Plainly stated, the aims of the school under this system ought to be the following: To give such an education that, on leaving school at the age of eighteen or twenty, each boy and each girl should be endowed with a thorough knowledge of science—such a knowledge as might enable them to be useful workers in science—and, at the same time, to give them a general knowledge of what constitutes the bases of technical training, and such a skill in some special trade as would enable each of them to take his or her place in the grand world of the manual production of wealth.[185] I know that many will find that aim too large, or even impossible to attain, but I hope that if they have the patience to read the following pages, they will see that we require nothing beyond what can be easily attained. In fact, it has been attained; and what has been done on a small scale could be done on a wider scale, were it not for the economical and social causes which prevent any serious reform from being accomplished in our miserably organised society.
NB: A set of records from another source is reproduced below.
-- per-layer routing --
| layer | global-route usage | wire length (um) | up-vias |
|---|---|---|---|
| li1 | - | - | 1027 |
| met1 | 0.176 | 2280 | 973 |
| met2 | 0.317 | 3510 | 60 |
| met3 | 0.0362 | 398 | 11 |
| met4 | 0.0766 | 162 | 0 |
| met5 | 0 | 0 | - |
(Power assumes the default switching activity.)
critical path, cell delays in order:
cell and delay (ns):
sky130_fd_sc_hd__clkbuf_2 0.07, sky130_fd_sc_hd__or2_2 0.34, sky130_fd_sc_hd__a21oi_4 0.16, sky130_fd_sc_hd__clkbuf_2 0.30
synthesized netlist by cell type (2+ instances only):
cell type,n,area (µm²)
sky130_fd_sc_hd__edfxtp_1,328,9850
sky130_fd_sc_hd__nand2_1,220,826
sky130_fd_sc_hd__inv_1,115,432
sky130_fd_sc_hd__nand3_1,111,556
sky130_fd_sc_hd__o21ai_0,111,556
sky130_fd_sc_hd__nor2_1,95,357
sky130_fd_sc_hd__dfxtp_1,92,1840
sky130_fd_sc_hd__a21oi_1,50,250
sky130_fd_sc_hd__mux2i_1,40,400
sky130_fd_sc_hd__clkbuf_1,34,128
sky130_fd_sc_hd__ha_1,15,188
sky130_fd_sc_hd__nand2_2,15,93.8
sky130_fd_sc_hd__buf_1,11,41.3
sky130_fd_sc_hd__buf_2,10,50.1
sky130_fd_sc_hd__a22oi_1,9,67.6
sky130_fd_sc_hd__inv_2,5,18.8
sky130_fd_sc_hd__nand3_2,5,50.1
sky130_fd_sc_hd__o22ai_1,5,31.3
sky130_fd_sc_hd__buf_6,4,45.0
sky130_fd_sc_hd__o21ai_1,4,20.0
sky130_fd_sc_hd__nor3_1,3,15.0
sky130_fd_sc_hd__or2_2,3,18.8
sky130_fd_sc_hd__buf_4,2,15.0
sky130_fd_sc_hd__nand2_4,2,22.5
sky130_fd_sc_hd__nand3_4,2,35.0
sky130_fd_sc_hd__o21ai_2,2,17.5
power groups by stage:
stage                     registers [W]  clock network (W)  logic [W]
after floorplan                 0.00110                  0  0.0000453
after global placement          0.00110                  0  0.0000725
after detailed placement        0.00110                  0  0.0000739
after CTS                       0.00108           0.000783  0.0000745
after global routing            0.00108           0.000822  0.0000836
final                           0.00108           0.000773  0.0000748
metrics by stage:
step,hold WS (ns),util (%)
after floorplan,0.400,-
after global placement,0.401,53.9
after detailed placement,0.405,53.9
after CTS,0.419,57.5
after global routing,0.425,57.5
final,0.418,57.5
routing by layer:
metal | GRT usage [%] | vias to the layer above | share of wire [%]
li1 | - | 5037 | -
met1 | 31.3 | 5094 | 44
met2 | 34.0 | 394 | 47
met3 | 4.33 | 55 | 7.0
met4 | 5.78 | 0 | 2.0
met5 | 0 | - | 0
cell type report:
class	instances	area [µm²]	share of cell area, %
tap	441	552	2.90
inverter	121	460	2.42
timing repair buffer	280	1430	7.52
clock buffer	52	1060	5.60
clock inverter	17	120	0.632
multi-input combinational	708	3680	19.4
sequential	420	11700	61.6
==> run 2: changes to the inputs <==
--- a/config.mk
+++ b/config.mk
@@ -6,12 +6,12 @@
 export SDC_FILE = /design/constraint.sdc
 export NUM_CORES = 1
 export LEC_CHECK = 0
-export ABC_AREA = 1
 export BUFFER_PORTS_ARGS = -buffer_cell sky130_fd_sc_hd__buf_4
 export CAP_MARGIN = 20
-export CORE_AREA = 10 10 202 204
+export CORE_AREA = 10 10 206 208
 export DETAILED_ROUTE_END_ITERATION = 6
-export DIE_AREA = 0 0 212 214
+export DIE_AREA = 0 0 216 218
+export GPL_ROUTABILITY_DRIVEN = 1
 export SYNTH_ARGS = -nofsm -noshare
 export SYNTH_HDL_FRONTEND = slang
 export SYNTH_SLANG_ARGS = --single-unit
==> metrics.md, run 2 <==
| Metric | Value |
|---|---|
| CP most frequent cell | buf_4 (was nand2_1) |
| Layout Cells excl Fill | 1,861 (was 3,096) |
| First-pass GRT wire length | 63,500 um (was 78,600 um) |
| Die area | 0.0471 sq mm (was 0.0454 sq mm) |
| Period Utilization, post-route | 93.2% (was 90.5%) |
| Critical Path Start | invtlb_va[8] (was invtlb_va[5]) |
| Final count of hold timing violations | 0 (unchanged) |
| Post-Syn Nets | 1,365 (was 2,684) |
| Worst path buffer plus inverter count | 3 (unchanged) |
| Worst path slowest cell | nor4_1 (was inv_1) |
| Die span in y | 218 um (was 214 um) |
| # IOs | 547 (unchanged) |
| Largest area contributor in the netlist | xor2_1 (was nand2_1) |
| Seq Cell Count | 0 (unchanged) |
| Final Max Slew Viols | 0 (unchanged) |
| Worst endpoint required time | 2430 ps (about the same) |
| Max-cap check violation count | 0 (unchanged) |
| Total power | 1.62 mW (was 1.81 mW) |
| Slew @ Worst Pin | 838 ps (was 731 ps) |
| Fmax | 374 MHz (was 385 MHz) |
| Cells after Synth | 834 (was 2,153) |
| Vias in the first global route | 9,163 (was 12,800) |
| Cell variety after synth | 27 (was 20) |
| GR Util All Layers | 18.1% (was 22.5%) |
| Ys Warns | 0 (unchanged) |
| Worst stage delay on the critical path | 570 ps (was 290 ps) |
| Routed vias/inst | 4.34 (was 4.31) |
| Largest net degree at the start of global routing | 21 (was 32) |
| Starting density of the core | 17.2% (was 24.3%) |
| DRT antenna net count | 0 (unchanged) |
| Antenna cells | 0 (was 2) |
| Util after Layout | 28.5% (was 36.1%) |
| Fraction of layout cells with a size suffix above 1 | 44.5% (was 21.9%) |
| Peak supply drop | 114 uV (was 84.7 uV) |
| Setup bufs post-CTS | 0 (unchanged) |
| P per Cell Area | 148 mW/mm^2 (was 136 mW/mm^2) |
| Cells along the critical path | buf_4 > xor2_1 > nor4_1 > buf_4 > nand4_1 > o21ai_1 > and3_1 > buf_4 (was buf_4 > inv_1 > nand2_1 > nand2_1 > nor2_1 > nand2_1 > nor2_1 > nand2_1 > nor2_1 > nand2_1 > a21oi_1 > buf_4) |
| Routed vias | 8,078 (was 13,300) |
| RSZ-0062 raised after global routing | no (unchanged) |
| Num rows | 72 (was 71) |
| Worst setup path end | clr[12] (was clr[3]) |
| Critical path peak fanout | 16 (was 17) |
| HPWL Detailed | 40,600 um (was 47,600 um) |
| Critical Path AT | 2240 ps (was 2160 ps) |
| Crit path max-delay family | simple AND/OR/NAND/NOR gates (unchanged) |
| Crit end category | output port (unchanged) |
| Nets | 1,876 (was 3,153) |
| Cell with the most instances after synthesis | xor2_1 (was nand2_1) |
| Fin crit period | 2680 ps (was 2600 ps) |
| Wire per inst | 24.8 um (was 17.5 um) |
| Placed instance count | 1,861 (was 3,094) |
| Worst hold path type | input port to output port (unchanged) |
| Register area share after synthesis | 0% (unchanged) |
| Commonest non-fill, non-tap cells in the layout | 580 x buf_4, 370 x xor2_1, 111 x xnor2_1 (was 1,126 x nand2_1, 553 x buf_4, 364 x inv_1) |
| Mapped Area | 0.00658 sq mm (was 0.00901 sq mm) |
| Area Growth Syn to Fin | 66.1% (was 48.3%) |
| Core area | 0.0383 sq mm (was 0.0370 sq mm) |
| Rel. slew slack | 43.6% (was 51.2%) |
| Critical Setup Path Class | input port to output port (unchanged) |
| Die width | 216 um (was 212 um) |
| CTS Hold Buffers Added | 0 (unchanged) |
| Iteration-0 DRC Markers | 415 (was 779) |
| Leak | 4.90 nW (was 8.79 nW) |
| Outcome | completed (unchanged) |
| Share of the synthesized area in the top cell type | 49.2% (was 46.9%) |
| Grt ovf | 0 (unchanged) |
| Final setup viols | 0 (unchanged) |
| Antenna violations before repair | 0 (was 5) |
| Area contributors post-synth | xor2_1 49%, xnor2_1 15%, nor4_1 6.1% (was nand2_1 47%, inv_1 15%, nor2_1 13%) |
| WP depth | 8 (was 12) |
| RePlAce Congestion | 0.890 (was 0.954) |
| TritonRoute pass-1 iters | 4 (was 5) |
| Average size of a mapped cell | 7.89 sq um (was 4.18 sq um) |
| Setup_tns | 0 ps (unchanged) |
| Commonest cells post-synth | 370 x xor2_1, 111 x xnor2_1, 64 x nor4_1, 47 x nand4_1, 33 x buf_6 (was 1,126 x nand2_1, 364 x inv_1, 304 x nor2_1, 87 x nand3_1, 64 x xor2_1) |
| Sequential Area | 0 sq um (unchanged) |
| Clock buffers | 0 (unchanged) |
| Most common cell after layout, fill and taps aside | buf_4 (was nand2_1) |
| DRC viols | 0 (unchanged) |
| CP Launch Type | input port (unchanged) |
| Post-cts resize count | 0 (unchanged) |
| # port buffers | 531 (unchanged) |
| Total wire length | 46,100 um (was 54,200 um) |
[src/tlb_array_if.sv]
`timescale 1ns/1ns
`include "tlb_macros.svh"

interface tlb_array_if;

    // single-bit fields packed one bit per entry
    tlb_pkg::entry_vec_t e;
    tlb_pkg::entry_vec_t ps4m;
    tlb_pkg::entry_vec_t g;
    tlb_pkg::entry_vec_t d0;
    tlb_pkg::entry_vec_t v0;
    tlb_pkg::entry_vec_t d1;
    tlb_pkg::entry_vec_t v1;

    tlb_pkg::vppn_t vppn [`TLB_NUM];
    tlb_pkg::asid_t asid [`TLB_NUM];
    // even half
    tlb_pkg::ppn_t  ppn0 [`TLB_NUM];
    tlb_pkg::plv_t  plv0 [`TLB_NUM];
    tlb_pkg::mat_t  mat0 [`TLB_NUM];
    // odd half
    tlb_pkg::ppn_t  ppn1 [`TLB_NUM];
    tlb_pkg::plv_t  plv1 [`TLB_NUM];
    tlb_pkg::mat_t  mat1 [`TLB_NUM];

    modport store (
        output e, ps4m, vppn, asid, g,
        output ppn0, plv0, mat0, d0, v0,
        output ppn1, plv1, mat1, d1, v1
    );

    modport lookup (
        input e, ps4m, vppn, asid, g,
        input ppn0, plv0, mat0, d0, v0,
        input ppn1, plv1, mat1, d1, v1
    );

    modport inv (input e, g, asid, vppn);

endinterface

[src/tlb_storage.sv]
`timescale 1ns/1ns
`include "tlb_macros.svh"

module tlb_storage (
    input  logic                clk,
    input  logic                rst,
    // write port
    input  logic                we,
    input  tlb_pkg::idx_t       w_index,
    input  logic                w_e,
    input  tlb_pkg::vppn_t      w_vppn,
    input  tlb_pkg::ps_t        w_ps,
    input  tlb_pkg::asid_t      w_asid,
    input  logic                w_g,
    input  tlb_pkg::ppn_t       w_ppn0,
    input  tlb_pkg::plv_t       w_plv0,
    input  tlb_pkg::mat_t       w_mat0,
    input  logic                w_d0,
    input  logic                w_v0,
    input  tlb_pkg::ppn_t       w_ppn1,
    input  tlb_pkg::plv_t       w_plv1,
    input  tlb_pkg::mat_t       w_mat1,
    input  logic                w_d1,
    input  logic                w_v1,
    // entries to drop this cycle
    input  tlb_pkg::entry_vec_t clr,
    // read port
    input  tlb_pkg::idx_t       r_index,
    output logic                r_e,
    output tlb_pkg::vppn_t      r_vppn,
    output tlb_pkg::ps_t        r_ps,
    output tlb_pkg::asid_t      r_asid,
    output logic                r_g,
    output tlb_pkg::ppn_t       r_ppn0,
    output tlb_pkg::plv_t       r_plv0,
    output tlb_pkg::mat_t       r_mat0,
    output logic                r_d0,
    output logic                r_v0,
    output tlb_pkg::ppn_t       r_ppn1,
    output tlb_pkg::plv_t       r_plv1,
    output tlb_pkg::mat_t       r_mat1,
    output logic                r_d1,
    output logic                r_v1,
    tlb_array_if.store          arr
);

    tlb_pkg::entry_vec_t e_q;
    tlb_pkg::entry_vec_t ps4m_q;
    tlb_pkg::entry_vec_t g_q;
    tlb_pkg::entry_vec_t d0_q;
    tlb_pkg::entry_vec_t v0_q;
    tlb_pkg::entry_vec_t d1_q;
    tlb_pkg::entry_vec_t v1_q;
    tlb_pkg::vppn_t      vppn_q [`TLB_NUM];
    tlb_pkg::asid_t      asid_q [`TLB_NUM];
    tlb_pkg::ppn_t       ppn0_q [`TLB_NUM];
    tlb_pkg::plv_t       plv0_q [`TLB_NUM];
    tlb_pkg::mat_t       mat0_q [`TLB_NUM];
    tlb_pkg::ppn_t       ppn1_q [`TLB_NUM];
    tlb_pkg::plv_t       plv1_q [`TLB_NUM];
    tlb_pkg::mat_t       mat1_q [`TLB_NUM];

    // exist bits, clear mask wins over a same-cycle write
    always_ff @(posedge clk) begin
        if (rst) begin
            e_q <= '0;
        end else begin
            for (int i = 0; i < `TLB_NUM; i++) begin
                if (clr[i]) begin
                    e_q[i] <= 1'b0;
                end else if (we && w_index == tlb_pkg::idx_t'(i)) begin
                    e_q[i] <= w_e;
                end
            end
        end
    end

    always_ff @(posedge clk) begin
        if (rst) begin
            ps4m_q <= '0;
            g_q    <= '0;
            d0_q   <= '0;
            v0_q   <= '0;
            d1_q   <= '0;
            v1_q   <= '0;
            for (int i = 0; i < `TLB_NUM; i++) begin
                vppn_q[i] <= '0;
                asid_q[i] <= '0;
                ppn0_q[i] <= '0;
                plv0_q[i] <= '0;
                mat0_q[i] <= '0;
                ppn1_q[i] <= '0;
                plv1_q[i] <= '0;
                mat1_q[i] <= '0;
            end
        end else if (we) begin
            // anything other than 21 is kept as 4 KB
            ps4m_q[w_index] <= (w_ps == `TLB_PS_4M);
            g_q[w_index]    <= w_g;
            d0_q[w_index]   <= w_d0;
            v0_q[w_index]   <= w_v0;
            d1_q[w_index]   <= w_d1;
            v1_q[w_index]   <= w_v1;
            vppn_q[w_index] <= w_vppn;
            asid_q[w_index] <= w_asid;
            ppn0_q[w_index] <= w_ppn0;
            plv0_q[w_index] <= w_plv0;
            mat0_q[w_index] <= w_mat0;
            ppn1_q[w_index] <= w_ppn1;
            plv1_q[w_index] <= w_plv1;
            mat1_q[w_index] <= w_mat1;
        end
    end

    // whole table out to the lookups and the invalidate decoder
    assign arr.e    = e_q;
    assign arr.ps4m = ps4m_q;
    assign arr.g    = g_q;
    assign arr.d0   = d0_q;
    assign arr.v0   = v0_q;
    assign arr.d1   = d1_q;
    assign arr.v1   = v1_q;
    assign arr.vppn = vppn_q;
    assign arr.asid = asid_q;
    assign arr.ppn0 = ppn0_q;
    assign arr.plv0 = plv0_q;
    assign arr.mat0 = mat0_q;
    assign arr.ppn1 = ppn1_q;
    assign arr.plv1 = plv1_q;
    assign arr.mat1 = mat1_q;

    assign r_e    = e_q[r_index];
    assign r_vppn = vppn_q[r_index];
    assign r_ps   = ps4m_q[r_index] ? `TLB_PS_4M : `TLB_PS_4K;
    assign r_asid = asid_q[r_index];
    assign r_g    = g_q[r_index];
    assign r_ppn0 = ppn0_q[r_index];
    assign r_plv0 = plv0_q[r_index];
    assign r_mat0 = mat0_q[r_index];
    assign r_d0   = d0_q[r_index];
    assign r_v0   = v0_q[r_index];
    assign r_ppn1 = ppn1_q[r_index];
    assign r_plv1 = plv1_q[r_index];
    assign r_mat1 = mat1_q[r_index];
    assign r_d1   = d1_q[r_index];
    assign r_v1   = v1_q[r_index];

endmodule

[src/flat_wrapper.sv]
// flat-port wrapper written by rule: the top's interface ports become plain ports
module tlb_storage_flat 
  (clk, rst, we, w_index, w_e, w_vppn, w_ps, w_asid, w_g, w_ppn0, w_plv0, w_mat0, w_d0, w_v0, w_ppn1, w_plv1, w_mat1, w_d1, w_v1, clr, r_index, r_e, r_vppn, r_ps, r_asid, r_g, r_ppn0, r_plv0, r_mat0, r_d0, r_v0, r_ppn1, r_plv1, r_mat1, r_d1, r_v1, arr_e, arr_ps4m, arr_vppn, arr_asid, arr_g, arr_ppn0, arr_plv0, arr_mat0, arr_d0, arr_v0, arr_ppn1, arr_plv1, arr_mat1, arr_d1, arr_v1);
  tlb_array_if arr_i ();
  input  logic clk;
  input  logic rst;
  input  logic we;
  input  tlb_pkg::idx_t w_index;
  input  logic w_e;
  input  tlb_pkg::vppn_t w_vppn;
  input  tlb_pkg::ps_t w_ps;
  input  tlb_pkg::asid_t w_asid;
  input  logic w_g;
  input  tlb_pkg::ppn_t w_ppn0;
  input  tlb_pkg::plv_t w_plv0;
  input  tlb_pkg::mat_t w_mat0;
  input  logic w_d0;
  input  logic w_v0;
  input  tlb_pkg::ppn_t w_ppn1;
  input  tlb_pkg::plv_t w_plv1;
  input  tlb_pkg::mat_t w_mat1;
  input  logic w_d1;
  input  logic w_v1;
  input  tlb_pkg::entry_vec_t clr;
  input  tlb_pkg::idx_t r_index;
  output logic r_e;
  output tlb_pkg::vppn_t r_vppn;
  output tlb_pkg::ps_t r_ps;
  output tlb_pkg::asid_t r_asid;
  output logic r_g;
  output tlb_pkg::ppn_t r_ppn0;
  output tlb_pkg::plv_t r_plv0;
  output tlb_pkg::mat_t r_mat0;
  output logic r_d0;
  output logic r_v0;
  output tlb_pkg::ppn_t r_ppn1;
  output tlb_pkg::plv_t r_plv1;
  output tlb_pkg::mat_t r_mat1;
  output logic r_d1;
  output logic r_v1;
  output wire logic [$bits(arr_i.e)-1:0] arr_e;
  output wire logic [$bits(arr_i.ps4m)-1:0] arr_ps4m;
  output wire logic [$bits(arr_i.vppn)-1:0] arr_vppn;
  output wire logic [$bits(arr_i.asid)-1:0] arr_asid;
  output wire logic [$bits(arr_i.g)-1:0] arr_g;
  output wire logic [$bits(arr_i.ppn0)-1:0] arr_ppn0;
  output wire logic [$bits(arr_i.plv0)-1:0] arr_plv0;
  output wire logic [$bits(arr_i.mat0)-1:0] arr_mat0;
  output wire logic [$bits(arr_i.d0)-1:0] arr_d0;
  output wire logic [$bits(arr_i.v0)-1:0] arr_v0;
  output wire logic [$bits(arr_i.ppn1)-1:0] arr_ppn1;
  output wire logic [$bits(arr_i.plv1)-1:0] arr_plv1;
  output wire logic [$bits(arr_i.mat1)-1:0] arr_mat1;
  output wire logic [$bits(arr_i.d1)-1:0] arr_d1;
  output wire logic [$bits(arr_i.v1)-1:0] arr_v1;
  assign arr_e = arr_i.e;
  assign arr_ps4m = arr_i.ps4m;
  assign arr_vppn = {>>{arr_i.vppn}};
  assign arr_asid = {>>{arr_i.asid}};
  assign arr_g = arr_i.g;
  assign arr_ppn0 = {>>{arr_i.ppn0}};
  assign arr_plv0 = {>>{arr_i.plv0}};
  assign arr_mat0 = {>>{arr_i.mat0}};
  assign arr_d0 = arr_i.d0;
  assign arr_v0 = arr_i.v0;
  assign arr_ppn1 = {>>{arr_i.ppn1}};
  assign arr_plv1 = {>>{arr_i.plv1}};
  assign arr_mat1 = {>>{arr_i.mat1}};
  assign arr_d1 = arr_i.d1;
  assign arr_v1 = arr_i.v1;
  tlb_storage u_core (.clk(clk), .rst(rst), .we(we), .w_index(w_index), .w_e(w_e), .w_vppn(w_vppn), .w_ps(w_ps), .w_asid(w_asid), .w_g(w_g), .w_ppn0(w_ppn0), .w_plv0(w_plv0), .w_mat0(w_mat0), .w_d0(w_d0), .w_v0(w_v0), .w_ppn1(w_ppn1), .w_plv1(w_plv1), .w_mat1(w_mat1), .w_d1(w_d1), .w_v1(w_v1), .clr(clr), .r_index(r_index), .r_e(r_e), .r_vppn(r_vppn), .r_ps(r_ps), .r_asid(r_asid), .r_g(r_g), .r_ppn0(r_ppn0), .r_plv0(r_plv0), .r_mat0(r_mat0), .r_d0(r_d0), .r_v0(r_v0), .r_ppn1(r_ppn1), .r_plv1(r_plv1), .r_mat1(r_mat1), .r_d1(r_d1), .r_v1(r_v1), .arr(arr_i));
endmodule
The experiment has been made at the Moscow Technical School for twenty consecutive years with many hundreds of boys; and, according to the testimonies of the most competent judges at the exhibitions of Brussels, Philadelphia, Vienna, and Paris, the experiment has been a success. The Moscow school admitted boys not older than fifteen,[186] and it required from boys of that age nothing but a substantial knowledge of geometry and algebra, together with the usual knowledge of their mother tongue; younger pupils were received in the preparatory classes. The school was divided into two sections—the mechanical and the chemical; but as I personally know better the former, and as it is also the more important with reference to the question before us, so I shall limit my remarks to the education given in the mechanical section.